Have you ever read a book that shakes your world? Causes you to re-consider your values, priorities and way of life? Convicts, encourages and motivates you to change?
I just read “7“, and the book did just that in my life.
Jen Hatmaker wrote the honest, funny, thought-provoking book “7” as a diary of her seven months of considering and changing her normal life style. She temporarily exchanged her routine comfort and excess for seven months of reduction, sacrifice and the constant tension that awareness of reality brings. Each of her monthly challenges caused me to question my life and reflect on the “lies” I tell myself:
1. I’m hungry.
Jen chose to eat just seven foods for a whole month… no condiments, no chips and salsa, no desserts… no coffee!!
Although I have implemented a “life-style change” of healthier eating, I still rarely eat because I am actually hungry. Instead I eat for all the wrong reasons – I eat when I am bored, when I’m stressed, and because others are eating. I eat too much, and I eat foods that are not good for me. “7” encouraged me to make better dietary choices. Many people do not even have food to eat each day. I have so many options; I don’t want to abuse that blessing.

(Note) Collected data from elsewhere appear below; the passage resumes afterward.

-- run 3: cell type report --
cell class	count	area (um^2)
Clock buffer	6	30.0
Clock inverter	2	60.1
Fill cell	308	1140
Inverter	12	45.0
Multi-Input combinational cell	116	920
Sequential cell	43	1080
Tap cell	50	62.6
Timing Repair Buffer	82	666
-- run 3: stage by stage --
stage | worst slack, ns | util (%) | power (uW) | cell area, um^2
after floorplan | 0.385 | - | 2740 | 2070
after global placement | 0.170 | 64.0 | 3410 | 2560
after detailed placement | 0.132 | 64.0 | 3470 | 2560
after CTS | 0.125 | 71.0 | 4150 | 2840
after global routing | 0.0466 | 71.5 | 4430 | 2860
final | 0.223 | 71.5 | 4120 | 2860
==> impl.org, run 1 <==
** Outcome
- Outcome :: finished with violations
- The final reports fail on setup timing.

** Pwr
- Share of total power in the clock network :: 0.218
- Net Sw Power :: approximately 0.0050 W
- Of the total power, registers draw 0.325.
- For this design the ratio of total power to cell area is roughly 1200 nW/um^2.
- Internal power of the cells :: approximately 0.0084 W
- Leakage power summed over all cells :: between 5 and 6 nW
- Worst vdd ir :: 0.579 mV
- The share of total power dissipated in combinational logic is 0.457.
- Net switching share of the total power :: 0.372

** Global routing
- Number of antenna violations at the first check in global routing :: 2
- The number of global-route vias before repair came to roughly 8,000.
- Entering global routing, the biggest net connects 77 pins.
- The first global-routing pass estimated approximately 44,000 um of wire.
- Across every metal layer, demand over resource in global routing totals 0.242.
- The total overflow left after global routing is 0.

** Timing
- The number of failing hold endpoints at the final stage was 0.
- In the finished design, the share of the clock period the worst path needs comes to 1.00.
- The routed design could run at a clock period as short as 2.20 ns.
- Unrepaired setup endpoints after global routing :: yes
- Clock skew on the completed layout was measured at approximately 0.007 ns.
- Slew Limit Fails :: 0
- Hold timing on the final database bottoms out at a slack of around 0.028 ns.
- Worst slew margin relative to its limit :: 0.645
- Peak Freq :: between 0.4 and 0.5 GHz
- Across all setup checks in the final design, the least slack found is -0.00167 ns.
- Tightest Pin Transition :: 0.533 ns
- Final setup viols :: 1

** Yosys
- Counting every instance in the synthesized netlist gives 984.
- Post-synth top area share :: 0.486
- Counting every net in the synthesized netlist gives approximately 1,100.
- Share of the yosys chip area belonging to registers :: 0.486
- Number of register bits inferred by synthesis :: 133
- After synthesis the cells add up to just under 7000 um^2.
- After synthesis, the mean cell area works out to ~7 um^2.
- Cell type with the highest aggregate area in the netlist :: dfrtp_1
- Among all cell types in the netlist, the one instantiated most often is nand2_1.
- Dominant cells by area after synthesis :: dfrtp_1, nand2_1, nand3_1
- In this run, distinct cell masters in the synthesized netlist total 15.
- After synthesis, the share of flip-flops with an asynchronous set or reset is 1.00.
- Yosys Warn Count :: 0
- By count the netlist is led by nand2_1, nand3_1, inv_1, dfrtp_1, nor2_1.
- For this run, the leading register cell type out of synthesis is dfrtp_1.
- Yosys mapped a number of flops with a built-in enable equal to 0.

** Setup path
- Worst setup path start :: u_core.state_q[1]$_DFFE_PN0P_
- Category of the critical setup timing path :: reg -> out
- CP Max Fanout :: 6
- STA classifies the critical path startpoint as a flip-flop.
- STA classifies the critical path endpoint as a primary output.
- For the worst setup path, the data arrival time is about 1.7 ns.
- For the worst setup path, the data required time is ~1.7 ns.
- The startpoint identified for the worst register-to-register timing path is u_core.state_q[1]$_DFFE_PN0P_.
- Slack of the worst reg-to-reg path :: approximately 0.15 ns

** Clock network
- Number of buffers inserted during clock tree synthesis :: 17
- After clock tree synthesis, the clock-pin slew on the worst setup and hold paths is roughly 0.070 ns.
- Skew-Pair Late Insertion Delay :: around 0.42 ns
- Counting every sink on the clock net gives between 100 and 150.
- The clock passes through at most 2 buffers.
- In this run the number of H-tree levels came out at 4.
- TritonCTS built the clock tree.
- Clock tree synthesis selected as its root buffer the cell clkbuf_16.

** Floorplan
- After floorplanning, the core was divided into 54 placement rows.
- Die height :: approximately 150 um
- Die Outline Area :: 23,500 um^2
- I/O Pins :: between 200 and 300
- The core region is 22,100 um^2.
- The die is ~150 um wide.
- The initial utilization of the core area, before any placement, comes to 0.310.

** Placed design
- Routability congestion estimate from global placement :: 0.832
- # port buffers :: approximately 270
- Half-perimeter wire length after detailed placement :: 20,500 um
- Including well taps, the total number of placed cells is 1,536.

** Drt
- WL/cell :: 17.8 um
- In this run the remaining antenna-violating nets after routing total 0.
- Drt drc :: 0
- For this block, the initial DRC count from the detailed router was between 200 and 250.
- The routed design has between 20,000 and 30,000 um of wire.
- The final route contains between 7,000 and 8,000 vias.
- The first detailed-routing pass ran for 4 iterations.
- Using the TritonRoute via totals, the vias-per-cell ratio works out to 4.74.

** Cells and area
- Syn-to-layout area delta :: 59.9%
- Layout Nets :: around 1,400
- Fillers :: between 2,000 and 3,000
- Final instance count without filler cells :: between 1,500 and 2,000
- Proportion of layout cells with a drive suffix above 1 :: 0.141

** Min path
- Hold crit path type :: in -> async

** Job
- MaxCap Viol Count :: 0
File: src/rtl/alu_issue.sv
// ---------------------------------------------------------------------------
// alu_issue
//
// Purpose:
//    Single-issue front end for an external combinational ALU. The block
//    accepts one 16-bit instruction at a time and steps it through
//    DECODE, EXEC and DONE. It drives registered operands to the ALU and
//    captures the ALU outputs. It writes the result back into a
//    4-entry register file and presents a completion record until the
//    consumer takes it.
//
// Ports:
//    clk, reset_n        clock (rising edge), asynchronous active-low reset
//    in_valid/in_ready   instruction handshake (in_ready only in IDLE)
//    in_instr, in_pc     instruction word and its address
//    alu_opcode/funcode  registered opcode and funcode driven to the ALU
//    alu_a, alu_b        registered ALU operands
//    alu_result/bcond    ALU outputs, sampled in EXEC
//    cmpl_valid/ready    completion handshake (cmpl_valid only in DONE)
//    cmpl_result/taken/target/illegal   completion payload
//    dbg_sel, dbg_data   combinational register-file read
//    num_inst            completion counter (only with ALU_ISSUE_CNT_EN)
//
// Configuration:
//    ALU_ISSUE_CNT_EN    when defined, adds the num_inst output and the
//                        completion-handshake counter behind it.
// ---------------------------------------------------------------------------
module alu_issue (
   input  logic        clk,
   input  logic        reset_n,
   input  logic        in_valid,
   output logic        in_ready,
   input  logic [15:0] in_instr,
   input  logic [15:0] in_pc,
   output logic [3:0]  alu_opcode,
   output logic [5:0]  alu_funcode,
   output logic [15:0] alu_a,
   output logic [15:0] alu_b,
   input  logic [15:0] alu_result,
   input  logic        alu_bcond,
   output logic        cmpl_valid,
   input  logic        cmpl_ready,
   output logic [15:0] cmpl_result,
   output logic        cmpl_taken,
   output logic [15:0] cmpl_target,
   output logic        cmpl_illegal,
   input  logic [1:0]  dbg_sel,
   output logic [15:0] dbg_data
`ifdef ALU_ISSUE_CNT_EN
   ,
   output logic [15:0] num_inst
`endif
);

   typedef enum logic [1:0] {
      IDLE,
      DECODE,
      EXEC,
      DONE
   } state_t;

   state_t      state;
   state_t      state_next;

   logic [15:0] instr_q;
   logic [15:0] pc_q;
   logic [15:0] rf [4];

   logic [3:0]  op;
   logic [1:0]  rs;
   logic [1:0]  rt;
   logic [1:0]  rd;
   logic [5:0]  fn;
   logic [7:0]  imm;
   logic [15:0] imm_sext;
   logic [15:0] imm_zext;
   logic        is_branch;
   logic        is_illegal;
   logic        wr_en;
   logic [1:0]  wr_addr;

   // Field split of the latched instruction; imm overlaps rd/funcode.
   assign op       = instr_q[15:12];
   assign rs       = instr_q[11:10];
   assign rt       = instr_q[9:8];
   assign rd       = instr_q[7:6];
   assign fn       = instr_q[5:0];
   assign imm      = instr_q[7:0];
   assign imm_sext = {{8{imm[7]}}, imm};
   assign imm_zext = {8'h00, imm};

   assign is_branch  = (op <= 4'd3);
   assign is_illegal = ((op >= 4'd9) && (op <= 4'd14)) ||
                       ((op == 4'd15) && (fn > 6'd7));

   assign in_ready   = (state == IDLE);
   assign cmpl_valid = (state == DONE);
   assign dbg_data   = rf[dbg_sel];

   // Write-back decode. It is only active in EXEC, so the write lands on the
   // EXEC->DONE edge and comes before the next instruction's DECODE.
   always_comb begin
      wr_en   = 1'b0;
      wr_addr = rt;
      if (state == EXEC) begin
         if ((op == 4'd15) && (fn <= 6'd7)) begin
            wr_en   = 1'b1;
            wr_addr = rd;
         end else if ((op == 4'd4) || (op == 4'd5) || (op == 4'd6)) begin
            wr_en   = 1'b1;
            wr_addr = rt;
         end
      end
   end

   // State register.
   always_ff @(posedge clk or negedge reset_n) begin
      if (!reset_n) begin
         state <= IDLE;
      end else begin
         state <= state_next;
      end
   end

   // Next-state logic: one cycle each in DECODE and EXEC, and DONE waits for
   // the consumer.
   always_comb begin
      state_next = state;
      case (state)
         IDLE:    if (in_valid) state_next = DECODE;
         DECODE:  state_next = EXEC;
         EXEC:    state_next = DONE;
         DONE:    if (cmpl_ready) state_next = IDLE;
         default: state_next = IDLE;
      endcase
   end

   // Instruction and PC capture on acceptance.
   always_ff @(posedge clk or negedge reset_n) begin
      if (!reset_n) begin
         instr_q <= 16'h0000;
         pc_q    <= 16'h0000;
      end else if ((state == IDLE) && in_valid) begin
         instr_q <= in_instr;
         pc_q    <= in_pc;
      end
   end

   // Operand registers for the ALU. They are loaded in DECODE and then held
   // so that the ALU output settles for a full cycle before EXEC samples it.
   always_ff @(posedge clk or negedge reset_n) begin
      if (!reset_n) begin
         alu_opcode  <= 4'h0;
         alu_funcode <= 6'h00;
         alu_a       <= 16'h0000;
         alu_b       <= 16'h0000;
      end else if (state == DECODE) begin
         alu_opcode  <= op;
         alu_funcode <= fn;
         alu_a       <= rf[rs];
         case (op)
            4'd0, 4'd1, 4'd15: alu_b <= rf[rt];
            4'd4, 4'd7, 4'd8:  alu_b <= imm_sext;
            4'd5, 4'd6:        alu_b <= imm_zext;
            default:           alu_b <= 16'h0000;
         endcase
      end
   end

   // Completion payload. It is captured in EXEC and holds through DONE
   // until the consumer accepts it. Only branches report taken or a
   // target, and illegal encodings never report taken.
   always_ff @(posedge clk or negedge reset_n) begin
      if (!reset_n) begin
         cmpl_result  <= 16'h0000;
         cmpl_taken   <= 1'b0;
         cmpl_target  <= 16'h0000;
         cmpl_illegal <= 1'b0;
      end else if (state == EXEC) begin
         cmpl_result  <= alu_result;
         cmpl_taken   <= alu_bcond & is_branch & ~is_illegal;
         cmpl_target  <= is_branch ? (pc_q + 16'd1 + imm_sext) : 16'h0000;
         cmpl_illegal <= is_illegal;
      end
   end

   // Register file. When rs, rt and rd alias, DECODE has already read the
   // old value, so this write only replaces it afterwards.
   always_ff @(posedge clk or negedge reset_n) begin
      if (!reset_n) begin
         for (int i = 0; i < 4; i++) begin
            rf[i] <= 16'h0000;
         end
      end else if (wr_en) begin
         rf[wr_addr] <= alu_result;
      end
   end

`ifdef ALU_ISSUE_CNT_EN
   // Completion counter. It steps on each DONE handshake and wraps naturally.
   always_ff @(posedge clk or negedge reset_n) begin
      if (!reset_n) begin
         num_inst <= 16'h0000;
      end else if ((state == DONE) && cmpl_ready) begin
         num_inst <= num_inst + 16'd1;
      end
   end
`endif

endmodule
===== config.mk =====
export PLATFORM = sky130hd
export DESIGN_NAME = branch_predictor
export DESIGN_NICKNAME = d
export VERILOG_FILES = /design/src/rtl/branch_predictor.sv
export SDC_FILE = /design/constraint.sdc
export NUM_CORES = 2
export LEC_CHECK = 0
export CAP_MARGIN = 10
export CELL_PAD_IN_SITES_DETAIL_PLACEMENT = 1
export CELL_PAD_IN_SITES_GLOBAL_PLACEMENT = 1
export CORE_MARGIN = 3
export CORE_UTILIZATION = 51
export DETAILED_ROUTE_END_ITERATION = 16
export PLACE_DENSITY = 0.84
export SETUP_SLACK_MARGIN = 0.2
export SYNTH_ARGS = -nofsm -noshare
export SYNTH_HDL_FRONTEND = slang
export SYNTH_SLANG_ARGS = --single-unit

===== constraint.sdc =====
create_clock -name clk -period 6.8 [get_ports clk]
set_input_delay 0.68 -clock clk [delete_from_list [all_inputs] [get_ports clk]]
set_output_delay 0.68 -clock clk [all_outputs]
set_load 0.02 [all_outputs]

2. I have nothing to wear.
Jen wore the same seven items of clothing for a month. She also gave away unnecessary clothes. Jen writes, “These pretty clothes gave me confidence when I was terrified and uncertain.” Also, “Clothes used to define me when my genuine identity was fuzzy.”¹
When I say I have nothing to wear, the problem is usually not too-tight jeans, out-of-style shirts or other-season jackets. The struggle is often internal rather than external. I have way too many choices… I just haven’t found that something to make me feel secure, capable, and attractive. This book has challenged me to focus more on strengthening my character and less on filling my closet.
3. I need that.
Jen gave away seven items every day. (Clothing counted as only one item, since children’s outgrown and adults’ never-worn added up too quickly and easily.)
When we did our own moving purge, I realized that I am a “just in case” consumer. I buy for every possible scenario, every future guest, every potential project. Piles, storage boxes, and collections prove my obsession. “7” has reminded me that “Maturity deciphers need from want, wisdom from foolishness. Growing up means curbing appetites…”² I need to grow up.
4. Gotta check Facebook.
Month four was a seven media fast (except for a few necessary uses). No Facebook, Twitter, blogs, Pinterest, TV, video games, or YouTube. The Hatmakers found time for books, walks, cooking together, crafts and projects.
Life will go on… even if I don’t check Facebook each day. When I say I don’t have time for important, good-for-me activities, the truth is that I have the time… I just spend it elsewhere. I am convicted to control my media time and not allow it to control me.
5. Recycling is too much work.
Jen and her family implemented seven habits for a greener life during week five: gardening, composting, conserving, recycling, driving one car, shopping thrift, and buying local.
Jen wrote, “If we acknowledged the sacredness of creation, I suspect it would alter the way we treated it.”4 Irregardless of ecological arguments, I know there are many ways that I can better care for the earth. It will take more discipline than sacrifice, more attitude than effort. I want to be a good steward.
6. I can’t afford to save.
Choosing to shop at only seven places was the 6th month challenge.
Moderating spending and re-directing savings to others is very counter-cultural. Personally I make few large purchases, but I can nickle and dime a budget to death. Many times my spending is linked to socializing, but consumerism does not equal community or connection. With a little adjustment, I can be more creative with my hospitality and more generous with my giving.
7. I don’t have time to rest.
Jen claims this was her most difficult month, combating stress with seven pauses each day and a Sabbath day each week.
Busyness is powerful. There are distractions, temptations and needs everywhere. On the other hand, rest is essential for continued focus, energy and health. I wrote a prior post about some of the ways I try to rest.
Jen asks very good questions in the book, and I am now asking… What gives me my value and identity? Where do I struggle with approval, appearance, recognition, control? Am I aware of my abundance and concerned about other’s needs?
I will make changes in my life because of this book, and I will live with greater tension, constantly evaluating my beliefs and choices.
Do you tell yourself lies? How do you search for truth?
¹ Hatmaker, Jen (2011-12-19). 7: An Experimental Mutiny Against Excess (p. 72). B&H Publishing Group. Kindle Edition.